One more: "Hertz in via del Sansovinio in Florence is two miles north of the train station" WRONG Via del Sansovino is West-Southwest of the train station.
"Though that is valid for most trains, you cannot board a Thalys train coming from Belgium/France at all, and you cannot board a Fyra train without paying a supplement on top of the fare - it is less than € 1 but the fine for not buying before boarding the train is € 10 per passenger." Perhaps phrase it this way- you can ride the blue and yellow trains, but not the maroon or white and red trains.
I am with Monte and Michael. I don't remember reading any of this bad advice.
"An Eurail Pass including x/y/z/France might be an option" WRONG
SNCF has withdrawn from the Pass agreement. It is all explained here: http://www.eurail.com/france-no-longer-in-eurail--pass T o further clarify your clarification - France still DOES ACCEPT the GLOBAL Pass in 2013 - just not the Select Pass.
One I've seen: "If you're travelling to Berlin-Schoenefeld Airport, you can get the S-Bahn into central Berlin". Wrong: long-term reconstruction work at the main junction in eastern Berlin has meant that there is no direct S-Bahn service - you need to take the longer-distance trains branded "Airport Express".
@Andre - on the topic of ItaliTreno, do you know if one still needs to validate their ticket before boarding?

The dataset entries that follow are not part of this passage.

<file path="src/rdq_pkg.sv">
// rdq_pkg: shared types and field widths for the ring deque block.
// Opcode and status codes, plus the packing widths of the stream words.
// No dependencies.
`default_nettype none

package rdq_pkg;

	// field widths of one input word and one result word
	localparam int OPCODE_W    = 3;
	localparam int POS_W       = 4;
	localparam int VALUE_W     = 32;
	localparam int RESULT_W    = 32;
	localparam int STATUS_W    = 2;
	localparam int COUNT_OUT_W = 5;

	// packed stream widths, rounded up to whole bytes
	localparam int IN_TDATA_W  = 40;
	localparam int OUT_TDATA_W = 40;

	// low bit of each input field inside s_axis_tdata
	localparam int POS_LSB   = OPCODE_W;
	localparam int VALUE_LSB = OPCODE_W + POS_W;

	typedef enum logic [OPCODE_W-1:0] {
		OP_ADD_HIGH    = 3'd0,
		OP_ADD_LOW     = 3'd1,
		OP_REMOVE_HIGH = 3'd2,
		OP_REMOVE_LOW  = 3'd3,
		OP_GET         = 3'd4,
		OP_PUT         = 3'd5
	} op_t;

	typedef enum logic [STATUS_W-1:0] {
		ST_OK    = 2'd0,
		ST_FULL  = 2'd1,
		ST_EMPTY = 2'd2,
		ST_RANGE = 2'd3
	} status_t;

endpackage

`default_nettype wire

</file>
<file path="src/rdq_ram.sv">
// rdq_ram: generic single-clock RAM, one write port and one read port.
// Registered read, read-first: a read and a write to the same address in
// one cycle return the old word. No dependencies.
`default_nettype none

module rdq_ram #(
	parameter int WIDTH = 32,
	parameter int DEPTH = 16
) (
	input  wire logic                                   clk,
	input  wire logic                                   we,
	input  wire logic [(DEPTH > 1 ? $clog2(DEPTH) : 1)-1:0] waddr,
	input  wire logic [WIDTH-1:0]                       wdata,
	input  wire logic                                   re,
	input  wire logic [(DEPTH > 1 ? $clog2(DEPTH) : 1)-1:0] raddr,
	output logic      [WIDTH-1:0]                       rdata
);

	logic [WIDTH-1:0] mem_q [DEPTH];
	logic [WIDTH-1:0] rdata_q;

	// storage and read register; no reset on payload
	always_ff @(posedge clk) begin
		if (re) begin
			rdata_q <= mem_q[raddr];
		end
		if (we) begin
			mem_q[waddr] <= wdata;
		end
	end

	assign rdata = rdata_q;

endmodule

`default_nettype wire

</file>
<file path="src/ring_deque_indexed_unit.sv">
// ring_deque_indexed_unit: double-ended queue of CAPACITY words in a ring.
// Depends on rdq_pkg and rdq_ram.
//
// Usage:
//   Commands arrive on the s_axis channel, one word each: opcode, position
//   and value. Every command gives exactly one result word on m_axis:
//   result value, status and the element count after the command.
//   Ops: add high, add low, remove high, remove low, get at a logical
//   index, put at a logical index (put returns the replaced word).
//   An add when full, a remove when empty or an index not below the count
//   reports an error status, returns zero and leaves the deque as it was.
//   Unused opcodes return zero with status ok and change nothing.
//   Pipeline: an accepted command goes through the read stage (RAM read
//   register and stage payload), then the output register, to m_axis.
//   Throughput: one command per cycle unless m_axis stalls; head and count
//   update on accept, and the single RAM slot is read and written at once.
//   Stalls: when m_axis_tready is low the result is held in the output
//   register, one more result waits in the read stage, then s_axis_tready
//   drops until the output drains.
//   Reset (arst_n low) empties the deque and the pipeline; RAM contents are
//   not cleared, slots are only read after they were written.
`default_nettype none

module ring_deque_indexed_unit #(
	parameter int CAPACITY   = 16,
	parameter int DATA_WIDTH = 32
) (
	input  wire logic                           clk,
	input  wire logic                           arst_n,
	// s_axis_tdata: opcode[2:0], position[6:3], value[38:7], zero pad [39]
	input  wire logic                           s_axis_tvalid,
	output logic                                s_axis_tready,
	input  wire logic [rdq_pkg::IN_TDATA_W-1:0] s_axis_tdata,
	// m_axis_tdata: result_value[31:0], status[33:32], count[38:34], pad [39]
	output logic                                m_axis_tvalid,
	input  wire logic                           m_axis_tready,
	output logic [rdq_pkg::OUT_TDATA_W-1:0]     m_axis_tdata
);

	import rdq_pkg::*;

	localparam int AW  = $clog2(CAPACITY);
	localparam int CW  = $clog2(CAPACITY + 1);
	localparam int XW  = ((CW > POS_W) ? CW : POS_W) + 1;
	localparam int PAD = OUT_TDATA_W - RESULT_W - STATUS_W - COUNT_OUT_W;

	// deque state
	logic [AW-1:0] head_q;
	logic [CW-1:0] count_q;

	// read stage
	logic                   valid_s1;
	status_t                status_s1;
	logic [COUNT_OUT_W-1:0] count_s1;
	logic [RESULT_W-1:0]    val_s1;
	logic                   sel_ram_s1;

	// output register
	logic                   m_valid_q;
	logic [OUT_TDATA_W-1:0] m_data_q;

	// input fields
	logic [OPCODE_W-1:0] in_opcode;
	logic [POS_W-1:0]    in_pos;
	logic [VALUE_W-1:0]  in_value;
	op_t                 op;

	logic [63:0]           val_ext;
	logic [DATA_WIDTH-1:0] wr_word;
	logic [RESULT_W-1:0]   val_masked;
	logic [63:0]           rd_ext;
	logic [DATA_WIDTH-1:0] ram_rdata;
	logic [RESULT_W-1:0]   result_word;

	logic full, empty, in_range;
	logic accept, adv;

	status_t       st_d;
	logic [AW-1:0] head_d;
	logic [CW-1:0] count_d;
	logic [AW-1:0] slot;
	logic          we_d, re_d, use_val_d;
	logic [AW-1:0] head_dec, head_inc;

	// logical index -> ring slot, idx + head stays below twice the capacity
	function automatic logic [AW-1:0] slot_of(input logic [AW-1:0] head,
			input logic [XW-1:0] idx);
		logic [XW-1:0] sum;
		sum = XW'(head) + idx;
		if (sum >= XW'(CAPACITY)) begin
			sum = sum - XW'(CAPACITY);
		end
		return sum[AW-1:0];
	endfunction

	assign in_opcode = s_axis_tdata[OPCODE_W-1:0];
	assign in_pos    = s_axis_tdata[POS_LSB +: POS_W];
	assign in_value  = s_axis_tdata[VALUE_LSB +: VALUE_W];
	assign op        = op_t'(in_opcode);

	// element words are kept at DATA_WIDTH bits
	assign val_ext    = 64'(in_value);
	assign wr_word    = val_ext[DATA_WIDTH-1:0];
	assign val_masked = RESULT_W'(wr_word);

	assign full     = (count_q == CW'(CAPACITY));
	assign empty    = (count_q == '0);
	assign in_range = (XW'(in_pos) < XW'(count_q));

	assign head_dec = (head_q == '0) ? AW'(CAPACITY - 1) : head_q - AW'(1);
	assign head_inc = (head_q == AW'(CAPACITY - 1)) ? '0 : head_q + AW'(1);

	// handshake: the read stage frees when it moves to the output register
	assign adv           = valid_s1 && (!m_valid_q || m_axis_tready);
	assign s_axis_tready = !valid_s1 || adv;
	assign accept        = s_axis_tvalid && s_axis_tready;

	// command decode: next head, next count, slot and RAM strobes
	always_comb begin
		st_d      = ST_OK;
		head_d    = head_q;
		count_d   = count_q;
		slot      = head_q;
		we_d      = 1'b0;
		re_d      = 1'b0;
		use_val_d = 1'b0;
		unique case (op)
			OP_ADD_HIGH: begin
				if (full) begin
					st_d = ST_FULL;
				end else begin
					slot      = slot_of(head_q, XW'(count_q));
					we_d      = 1'b1;
					use_val_d = 1'b1;
					count_d   = count_q + CW'(1);
				end
			end
			OP_ADD_LOW: begin
				if (full) begin
					st_d = ST_FULL;
				end else begin
					slot      = head_dec;
					head_d    = head_dec;
					we_d      = 1'b1;
					use_val_d = 1'b1;
					count_d   = count_q + CW'(1);
				end
			end
			OP_REMOVE_HIGH: begin
				if (empty) begin
					st_d = ST_EMPTY;
				end else begin
					slot    = slot_of(head_q, XW'(count_q) - XW'(1));
					re_d    = 1'b1;
					count_d = count_q - CW'(1);
				end
			end
			OP_REMOVE_LOW: begin
				if (empty) begin
					st_d = ST_EMPTY;
				end else begin
					slot    = head_q;
					head_d  = head_inc;
					re_d    = 1'b1;
					count_d = count_q - CW'(1);
				end
			end
			OP_GET: begin
				if (!in_range) begin
					st_d = ST_RANGE;
				end else begin
					slot = slot_of(head_q, XW'(in_pos));
					re_d = 1'b1;
				end
			end
			OP_PUT: begin
				if (!in_range) begin
					st_d = ST_RANGE;
				end else begin
					slot = slot_of(head_q, XW'(in_pos));
					re_d = 1'b1;
					we_d = 1'b1;
				end
			end
			default: begin
			end
		endcase
	end

	// element store; a put reads the old word while writing the new one
	rdq_ram #(
		.WIDTH(DATA_WIDTH),
		.DEPTH(CAPACITY)
	) u_store (
		.clk  (clk),
		.we   (accept && we_d),
		.waddr(slot),
		.wdata(wr_word),
		.re   (accept && re_d),
		.raddr(slot),
		.rdata(ram_rdata)
	);

	// head and count update at the accept edge
	always_ff @(posedge clk or negedge arst_n) begin
		if (!arst_n) begin
			head_q  <= '0;
			count_q <= '0;
		end else if (accept) begin
			head_q  <= head_d;
			count_q <= count_d;
		end
	end

	// read stage: valid bit
	always_ff @(posedge clk or negedge arst_n) begin
		if (!arst_n) begin
			valid_s1 <= 1'b0;
		end else if (accept) begin
			valid_s1 <= 1'b1;
		end else if (adv) begin
			valid_s1 <= 1'b0;
		end
	end

	// read stage: payload
	always_ff @(posedge clk) begin
		if (accept) begin
			status_s1  <= st_d;
			count_s1   <= COUNT_OUT_W'(count_d);
			val_s1     <= use_val_d ? val_masked : '0;
			sel_ram_s1 <= re_d;
		end
	end

	assign rd_ext      = 64'(ram_rdata);
	assign result_word = sel_ram_s1 ? rd_ext[RESULT_W-1:0] : val_s1;

	// output register: valid bit
	always_ff @(posedge clk or negedge arst_n) begin
		if (!arst_n) begin
			m_valid_q <= 1'b0;
		end else if (adv) begin
			m_valid_q <= 1'b1;
		end else if (m_axis_tready) begin
			m_valid_q <= 1'b0;
		end
	end

	// output register: result word
	always_ff @(posedge clk) begin
		if (adv) begin
			m_data_q <= {PAD'(0), count_s1, status_s1, result_word};
		end
	end

	assign m_axis_tvalid = m_valid_q;
	assign m_axis_tdata  = m_data_q;

endmodule

`default_nettype wire
</file>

And if so, does one use the same big yellow "ker-chunk" sounding validators as with Trenitalia trains? I had never even heard of this train system until a couple weeks ago. Thanks for all the clarifications! Monique
Not sure which message board you're reading Andre, but I have never seen anyone here give any of the above "bad" advice you are alleging?????

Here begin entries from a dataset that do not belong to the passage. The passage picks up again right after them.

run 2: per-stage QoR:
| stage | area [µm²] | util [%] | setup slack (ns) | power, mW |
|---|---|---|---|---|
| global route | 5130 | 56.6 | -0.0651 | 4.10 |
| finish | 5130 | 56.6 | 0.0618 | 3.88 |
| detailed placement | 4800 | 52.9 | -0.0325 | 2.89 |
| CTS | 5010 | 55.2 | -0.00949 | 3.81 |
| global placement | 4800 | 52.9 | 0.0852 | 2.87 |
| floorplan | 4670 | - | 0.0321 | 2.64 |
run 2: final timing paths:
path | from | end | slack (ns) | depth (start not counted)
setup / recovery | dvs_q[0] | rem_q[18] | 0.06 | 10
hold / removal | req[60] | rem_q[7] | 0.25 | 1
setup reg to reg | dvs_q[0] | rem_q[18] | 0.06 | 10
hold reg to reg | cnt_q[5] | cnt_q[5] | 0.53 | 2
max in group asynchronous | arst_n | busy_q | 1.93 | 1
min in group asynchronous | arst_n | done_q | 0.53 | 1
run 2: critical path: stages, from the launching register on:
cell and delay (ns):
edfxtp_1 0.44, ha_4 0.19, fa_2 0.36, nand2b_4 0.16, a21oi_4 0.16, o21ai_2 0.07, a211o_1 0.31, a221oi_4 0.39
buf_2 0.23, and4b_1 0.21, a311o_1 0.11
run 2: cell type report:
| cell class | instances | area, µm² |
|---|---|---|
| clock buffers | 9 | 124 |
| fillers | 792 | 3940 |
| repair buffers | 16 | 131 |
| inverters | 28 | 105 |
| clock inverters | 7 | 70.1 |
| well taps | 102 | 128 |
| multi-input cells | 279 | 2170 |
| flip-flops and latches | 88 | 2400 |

I don't remember seeing it either.
Even the information given in the ETBD books can be wrong. Facts sometimes change between the research and publication of the books. Look for new info on the books in this website. Be prepared to get correct info after arrival in Europe. Ask at the airport or train station. When possible, I find a website specific for a transportation system and use their info as "gospel." All the airports I've used have a website with copious info regarding getting to and departing the airport. A generality such as "it only takes 30 minutes to go from A to B," can be misleading. Frequency of buses/trains/planes has a lot to do with how long it takes and the "30 minutes" doesn't include time getting to a station, buying tickets, waiting for the bus/train/plane and finding the correct track or gate, etc. One example is taking the Heathrow Connect into London. "It only takes 30 minutes." It's best to allow at least an hour to find the ticket booth or dispensing machine, buy the ticket, take elevator and walk to the correct track, wait for the Connect train. THEN it takes about 30 minutes. Inexperienced travelers often are unrealistic about travel times because they get only part of the truth.

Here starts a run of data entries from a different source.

===== src/hdl/pip_front.sv =====
// ---------------------------------------------------------------------------
// pip_front : request intake and classification
// Takes request items, sorts them into load, query or dropped load, and
// holds them in a two-entry queue for the walk engine.
// ---------------------------------------------------------------------------
module pip_front #(
   parameter int MAX_VERTICES = 256
) (
   input  logic              clock,
   input  logic              reset,
   input  logic              req_valid,
   output logic              req_ready,
   input  logic              req_op,
   input  logic [7:0]        req_vertex_index,
   input  logic [15:0]       req_x_coord,
   input  logic [15:0]       req_y_coord,
   output logic              head_valid,
   output pip_pkg::item_type head_item,
   input  logic              head_pop
);

   pip_pkg::item_type q_ff [2];
   logic              wr_ptr_ff, wr_ptr_in;
   logic              rd_ptr_ff, rd_ptr_in;
   logic [1:0]        cnt_ff, cnt_in;
   logic              push, pop;
   pip_pkg::item_type new_item;

   assign req_ready  = (cnt_ff != 2'd2);
   assign head_valid = (cnt_ff != 2'd0);
   assign head_item  = q_ff[rd_ptr_ff];
   assign push       = req_valid && req_ready;
   assign pop        = head_valid && head_pop;

   always_comb begin
      new_item.slot = req_vertex_index;
      new_item.x    = req_x_coord;
      new_item.y    = req_y_coord;
      priority if (req_op) begin
         new_item.kind = pip_pkg::KIND_QUERY;
      end else if (32'(req_vertex_index) < 32'(MAX_VERTICES)) begin
         new_item.kind = pip_pkg::KIND_LOAD;
      end else begin
         // slot beyond the store, nothing to do
         new_item.kind = pip_pkg::KIND_SKIP;
      end
   end

   always_comb begin
      wr_ptr_in = push ? !wr_ptr_ff : wr_ptr_ff;
      rd_ptr_in = pop ? !rd_ptr_ff : rd_ptr_ff;
      cnt_in    = cnt_ff + 2'(push) - 2'(pop);
   end

   always_ff @(posedge clock) begin
      if (reset) begin
         wr_ptr_ff <= 1'b0;
         rd_ptr_ff <= 1'b0;
         cnt_ff    <= 2'd0;
      end else begin
         wr_ptr_ff <= wr_ptr_in;
         rd_ptr_ff <= rd_ptr_in;
         cnt_ff    <= cnt_in;
      end
   end

   always_ff @(posedge clock) begin
      if (push) begin
         q_ff[wr_ptr_ff] <= new_item;
      end
   end

endmodule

re: Italo AND validation I traveled between Rome and Naples round trip in October, having bought the ticket at the Tiburtina stazione in Rome. That train was high speed. The "ticket" was an 8 1/2 X 11 sheet of paper that bore the train number, time of departure and arrival, coach number and seat number, and my name. Perhaps because my trip was set for a specific day and time and I had seat assignment, I did not have to validate. Rather, an official walked through the train and used a device to "read" the ticket. My experience with Italo was exceptional; I even benefited from Italo's introductory fare of about E45 each way. Staff is utter professional. The train leaves and arrives on time. Each coach is immaculate. My opinion of Italo is not intended to fault Trenitalia, since I have not traveled its high speed service.
ItaloTreno tickets are time/date/seat-specific and don't need to be validated.